By the 16th century, in the area was present a farming community, owned by goldsmith Fołtan. It was later named Parysów, after the Parys family, which acquired it in 1573. Next, it was owned by city councillor Kasper Walter from 1666, and architects A. Solary and J. Fontanna in the first half of the 18th century. The village was located near the current corner of Maczka and Obrońców Tobruku Streets, while its farmlands stretched between Bonifraterska Street, Miła Street, Muranowska Street, and the village of Wielka Wola. In the 17th century, there was also a brick factory.
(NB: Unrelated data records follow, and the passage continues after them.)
Background: an optimization exercise with open tools, aiming at small area, a short achievable clock period and few clock cycles per item. Do not read the settings as production practice. Where RTL was checked, it was by simulation tests only, not by an equivalence proof against the original. The flow treats the clock pin as an ideal source, which a real chip does not have. No activity file was given, so power comes from the tool's default toggle rates.

## job 6217
## main
module main(
    input clk, rst, start,
    input [3:0] ip,
    output reg [59:0] ans,
    output reg finish
    );
    function automatic ge4(input [3:0] x, input [3:0] y);
        reg r;
        integer j;
        begin
            r = 1'b1;
            for (j = 0; j < 4; j = j + 1)
                r = (x[j] ^ y[j]) ? x[j] : r;
            ge4 = r;
        end
    endfunction
    function automatic gek(input [6:0] x, input [6:0] k);
        reg r;
        integer j;
        begin
            r = 1'b1;
            for (j = 0; j < 7; j = j + 1)
                r = k[j] ? (x[j] & r) : (x[j] | r);
            gek = r;
        end
    endfunction
    reg [3:0]  d;       
    reg [6:0]  cnt;     
    reg        busy;    
    reg [47:0] s;       
    reg [11:0] v;       
    wire [11:0] keep;
    genvar i;
    generate
        for (i = 0; i < 12; i = i + 1) begin : pos
            assign keep[i] = gek(cnt, 90 + i) | (v[i] & ge4(s[4*i+:4], d));
        end
    endgenerate
    wire [11:0] vn = {keep[10:0], 1'b1};
    wire [11:0] wr = vn & ~keep;
    wire load = busy && cnt == 7'd100;
    wire [3:0] s11 = s[47:44];
    wire [3:0] u = (v[11] & ge4(s11, d)) ? s11 : d;
    wire [47:0] num = {s[3:0], s[7:4], s[11:8], s[15:12], s[19:16], s[23:20],
                       s[27:24], s[31:28], s[35:32], s[39:36], s[43:40], u};
    wire [59:0] b = {12'd0, load ? num : 48'd0};
    wire [14:0] gd, pd;
    wire [3:0] r [0:14];
    generate
        for (i = 0; i < 15; i = i + 1) begin : dg
            wire [3:0] x = ans[4*i+:4];
            wire [3:0] y = b[4*i+:4];
  ...
clock: 25.0 ns
lec_check: 0
abc_area: 1
cap_margin: 20
core_margin: 2
core_utilization: 40
cts_buf_list: sky130_fd_sc_hd__clkbuf_8
cts_cluster_diameter: 100
cts_cluster_size: 30
slew_margin: 20
standard.sh (not shown) runs the stock make flow with config.mk's settings and CLKGATE_MAP_FILE= SYNTH_SCRIPT=/design/flow/synth_recipe.tcl, a recipe that flattens the netlist after the stock synthesis.
==> flow/flow/run.sh <==
#!/bin/bash
# Standard layout, with plain buffers on the ports.
set -euo pipefail
export BUFFER_PORTS_ARGS="-buffer_cell sky130_fd_sc_hd__buf_1"
bash standard.sh > standard.log 2>&1
Testbench counts of job 6217, summed over its fixed seeds: cycles 19,584, lines 192.
Edits applied to the flow inputs when going from job 6217 to job 5860:
# job 6217
export LEC_CHECK = 0
export ABC_AREA = 1
export CAP_MARGIN = 20
export CORE_MARGIN = 2
export CORE_UTILIZATION = 40
export CTS_BUF_LIST = sky130_fd_sc_hd__clkbuf_8
export CTS_CLUSTER_DIAMETER = 100
export CTS_CLUSTER_SIZE = 30
export SLEW_MARGIN = 20
create_clock -name core_clock -period 25.0 [get_ports {clk}]
# job 5860
export LEC_CHECK = 0
export ABC_AREA = 1
export CAP_MARGIN = 20
export CORE_MARGIN = 2
export CORE_UTILIZATION = 40
export CTS_BUF_LIST = sky130_fd_sc_hd__clkbuf_4
export CTS_CLUSTER_DIAMETER = 100
export CTS_CLUSTER_SIZE = 40
export SLEW_MARGIN = 20
create_clock -name core_clock -period 25.0 [get_ports {clk}]
==> notes.md <==
- Diff job 5860..job 6217 | cell count | negligible
- Comparing job 6217 with job 5860, the wire length came out essentially unchanged.
- In the metrics for job 6217 and job 5860, the one carrying the higher fraction of standard cell area that is sequential is job 5860.
- Job 5860 completed every stage of the flow, and the final layout passed the timing, design-rule and antenna checks.
- Total power of job 5860 is lower than that of job 6217.
Edits applied to the flow inputs when going from job 5860 to job 6941:
# job 5860
export LEC_CHECK = 0
export ABC_AREA = 1
export CAP_MARGIN = 20
export CORE_MARGIN = 2
export CORE_UTILIZATION = 40
export CTS_BUF_LIST = sky130_fd_sc_hd__clkbuf_4
export CTS_CLUSTER_DIAMETER = 100
export CTS_CLUSTER_SIZE = 40
export SLEW_MARGIN = 20
create_clock -name core_clock -period 25.0 [get_ports {clk}]
# job 6941
export LEC_CHECK = 0
export ABC_AREA = 1
export CAP_MARGIN = 20
export CORE_MARGIN = 2
export CORE_UTILIZATION = 40
export CTS_BUF_LIST = sky130_fd_sc_hd__clkbuf_8
export CTS_CLUSTER_DIAMETER = 100
export CTS_CLUSTER_SIZE = 30
export SLEW_MARGIN = 20
create_clock -name core_clock -period 25.0 [get_ports {clk}]
==> flow/run.sh (new file) <==
#!/bin/bash
# synth_recipe.tcl (not shown) runs the flow's synth.tcl, then flattens the netlist and writes it again
# the make line also repeats each setting of config.mk as NAME=value (left out here)
make -C /OpenROAD-flow-scripts/flow DESIGN_CONFIG=/design/flow/config.mk WORK_HOME=/design/flow/orfs CLKGATE_MAP_FILE= SYNTH_SCRIPT=/design/flow/synth_recipe.tcl finish
removed: flow/flow/run.sh
removed: flow/standard.sh
Findings:
The run showing the smaller sequential share of layout area is job 6941. For job 5860, the launching instance or port of the critical path was ans[27], unlike job 6941, where it was ans[50]. Job 5860 ended up with sky130_fd_sc_hd__dfxtp_1 as its slowest cell on the critical path; job 6941 ended up with sky130_fd_sc_hd__clkdlybuf4s50_1. Number of non-filler instances in the completed layout of job 5860 is on par with job 6941. Min antenna diode count across job 6941 and job 5860: job 6941. Job 6941 vs job 5860 — total wirelength of the detailed-routed design dropped 300 um.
Between 1886 and 1890, the Fort P, was constructed to the south of the village. It was part of the series of fortifications of the Warsaw Fortress, built around the city by the Imperial Russian Army. The fort was decommissioned and partially demolished in 1909. In 1921, it was renamed in honour of named in honour of Józef Bem, an 18th- and 19th-century engineer and military officer, and veteran of the November Uprising. From 1924 to 1939, it housed an ammunition factory.

In 1920, a wooden building at 90 Powązkowska Street, was adopted into the St. Josaphat Church belonging to the Catholic denomination. According to some theories, said structure could have been the St. Nicholas the Wonderworker Church of the Eastern Orthodox denomination, dating to 1872, however, others suspect it would have been deconstructed by then. In 1966, it was replaced with a new, larger brick building.

Throughout 1920s, several villas were built in area of Waldorffa near the fort. In the 1970s, they were acquired by the military.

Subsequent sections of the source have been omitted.